Section 14.02. After each full-time Employee has accumulated the Employee's one hundred twenty (120) days sick leave and uses all or any portion thereof, sick leave shall again accrue but at the rate of one (1) day sick leave for each month of employment thereafter until the Employee has again accumulated one hundred twenty (120) days. If the
Employee accrues more than one-hundred twenty (120) days sick leave, in such cases, the village will keep a record of all days over one-hundred twenty (120) days to be used only for catastrophic illness or injuries that go beyond one-hundred twenty (120) days, provided however, that days over one-hundred (120) [sic] shall not be provided to an Employee in the case of injury or illness covered by Worker's Compensation.
. . .
Section 14.04. Any sick days on which the Employee would not have been scheduled to work will not be counted against sick leave.
Article XVII Vacation
. . .
Section 17.07. If a holiday occurs during the vacation period of any Employee, such Employee shall receive his holiday pay in addition to his regular vacation pay.
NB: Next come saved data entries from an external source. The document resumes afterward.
[src/rtl/ram_arb_pkg.sv]
// Shared types and defaults for the two-port RAM arbiter.
// Optional feature macro: RAM_ARB_ROUND_ROBIN_EN (round-robin contention policy).
package ram_arb_pkg;

    localparam int ADDR_W_DEF = 12;
    localparam int DATA_W_DEF = 16;

    typedef enum logic [1:0] {
        IDLE   = 2'd0,
        SERVE0 = 2'd1,
        SERVE1 = 2'd2
    } state_t;

endpackage

[src/rtl/arb2_select.sv]
// Two-requester grant decision.
// Macro RAM_ARB_ROUND_ROBIN_EN: when defined, a pointer input picks the
// favoured requester on contention; otherwise requester 0 always wins and
// the pointer port does not exist.
module arb2_select
    import ram_arb_pkg::*;
(
    input  logic req0,
    input  logic req1,
`ifdef RAM_ARB_ROUND_ROBIN_EN
    input  logic ptr,
`endif
    output logic sel0,
    output logic sel1
);

    // Resolve at most one selected requester
    always_comb begin
        sel0 = 1'b0;
        sel1 = 1'b0;
`ifdef RAM_ARB_ROUND_ROBIN_EN
        if (req0 && req1) begin
            sel0 = ~ptr;
            sel1 = ptr;
        end else begin
            sel0 = req0;
            sel1 = req1;
        end
`else
        sel0 = req0;
        sel1 = req1 & ~req0;
`endif
    end

endmodule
Article XXVIII Worker's Compensation
Section 28.01. In the event an Employee becomes entitled to and receives worker's compensation under the appropriate sections of the Wisconsin Statutes, the Employer will supplement all temporary total disability payments made there under [sic] for a period of one (1) year to the extent that the Employee will receive (80%) percent of their salary during said period of temporary disability provided, however, the amounts of temporary total disability made by the insurance carrier and social security payments and unemployment benefits of any other kind and nature whatsoever shall first be deducted in determining the amount of said supplemental payment.
The facts of this case are not in dispute. The Grievant suffered an on-the-job injury on March 13, 2008 and was unable to work. In accordance with Wisconsin law, she was entitled to, and received, worker's compensation benefits. In accordance with the collective bargaining agreement between the parties, she was entitled to additional payment. Section 28.01 provides:
In the event an Employee becomes entitled to and receives worker's compensation under the appropriate sections of the Wisconsin Statutes, the Employer will supplement all temporary total disability payments made there under [sic] for a period of one (1) year to the extent that the Employee will receive (80%) percent of their salary during said period of temporary disability provided, however, the amounts of temporary total disability made by the insurance carrier and social security payments and unemployment benefits of any other kind and nature whatsoever shall first be deducted in determining the amount of said supplemental payment.
At issue herein is the question of whether, under these circumstances, the Grievant is entitled to receive holiday pay for those holidays named in Section 18.01 of the collective bargaining agreement which occurred during the period of time when she was unable to work.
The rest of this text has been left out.